## Extracted material
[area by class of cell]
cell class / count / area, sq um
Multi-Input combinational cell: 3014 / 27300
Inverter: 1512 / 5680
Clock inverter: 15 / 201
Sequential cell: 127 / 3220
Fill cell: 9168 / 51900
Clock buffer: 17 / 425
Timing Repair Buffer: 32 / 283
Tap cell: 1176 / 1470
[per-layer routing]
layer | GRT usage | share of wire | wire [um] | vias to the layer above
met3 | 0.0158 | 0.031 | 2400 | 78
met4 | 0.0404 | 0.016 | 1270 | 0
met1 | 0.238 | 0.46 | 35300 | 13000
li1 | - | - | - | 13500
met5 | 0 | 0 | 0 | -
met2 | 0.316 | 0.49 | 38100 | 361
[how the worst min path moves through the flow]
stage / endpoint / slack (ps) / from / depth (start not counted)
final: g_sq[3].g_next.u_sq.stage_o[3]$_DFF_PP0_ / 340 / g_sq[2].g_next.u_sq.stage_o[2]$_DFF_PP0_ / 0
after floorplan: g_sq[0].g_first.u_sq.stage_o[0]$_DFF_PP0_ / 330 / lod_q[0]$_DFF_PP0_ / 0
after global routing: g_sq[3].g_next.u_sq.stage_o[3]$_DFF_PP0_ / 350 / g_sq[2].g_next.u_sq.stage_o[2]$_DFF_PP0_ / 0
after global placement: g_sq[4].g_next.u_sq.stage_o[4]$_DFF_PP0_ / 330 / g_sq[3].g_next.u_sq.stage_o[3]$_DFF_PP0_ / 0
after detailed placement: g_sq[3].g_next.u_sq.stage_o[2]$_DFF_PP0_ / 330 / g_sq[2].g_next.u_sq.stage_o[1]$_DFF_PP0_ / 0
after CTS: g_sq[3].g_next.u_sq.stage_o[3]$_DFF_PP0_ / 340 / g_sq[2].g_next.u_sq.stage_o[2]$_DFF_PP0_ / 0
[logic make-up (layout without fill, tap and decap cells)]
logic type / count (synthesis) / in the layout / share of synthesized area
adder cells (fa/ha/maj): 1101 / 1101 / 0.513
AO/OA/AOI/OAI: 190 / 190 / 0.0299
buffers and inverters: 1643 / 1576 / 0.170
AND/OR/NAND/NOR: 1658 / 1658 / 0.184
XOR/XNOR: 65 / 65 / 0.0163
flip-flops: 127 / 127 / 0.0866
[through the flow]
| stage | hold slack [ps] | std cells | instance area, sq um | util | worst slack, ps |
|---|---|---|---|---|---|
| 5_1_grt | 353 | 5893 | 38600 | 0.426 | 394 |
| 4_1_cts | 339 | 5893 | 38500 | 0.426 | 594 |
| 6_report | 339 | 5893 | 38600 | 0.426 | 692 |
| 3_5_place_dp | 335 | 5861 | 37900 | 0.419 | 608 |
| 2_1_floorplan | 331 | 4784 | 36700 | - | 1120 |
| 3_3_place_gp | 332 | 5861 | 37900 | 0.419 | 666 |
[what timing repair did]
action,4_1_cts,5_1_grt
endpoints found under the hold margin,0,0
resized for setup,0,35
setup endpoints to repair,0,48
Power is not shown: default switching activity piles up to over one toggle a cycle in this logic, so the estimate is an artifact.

## Work to complete
Only lines with the string "routing" are wanted; please find each one in the listing and copy it.

## Task solution
[per-layer routing]
after global routing: g_sq[3].g_next.u_sq.stage_o[3]$_DFF_PP0_ / 350 / g_sq[2].g_next.u_sq.stage_o[2]$_DFF_PP0_ / 0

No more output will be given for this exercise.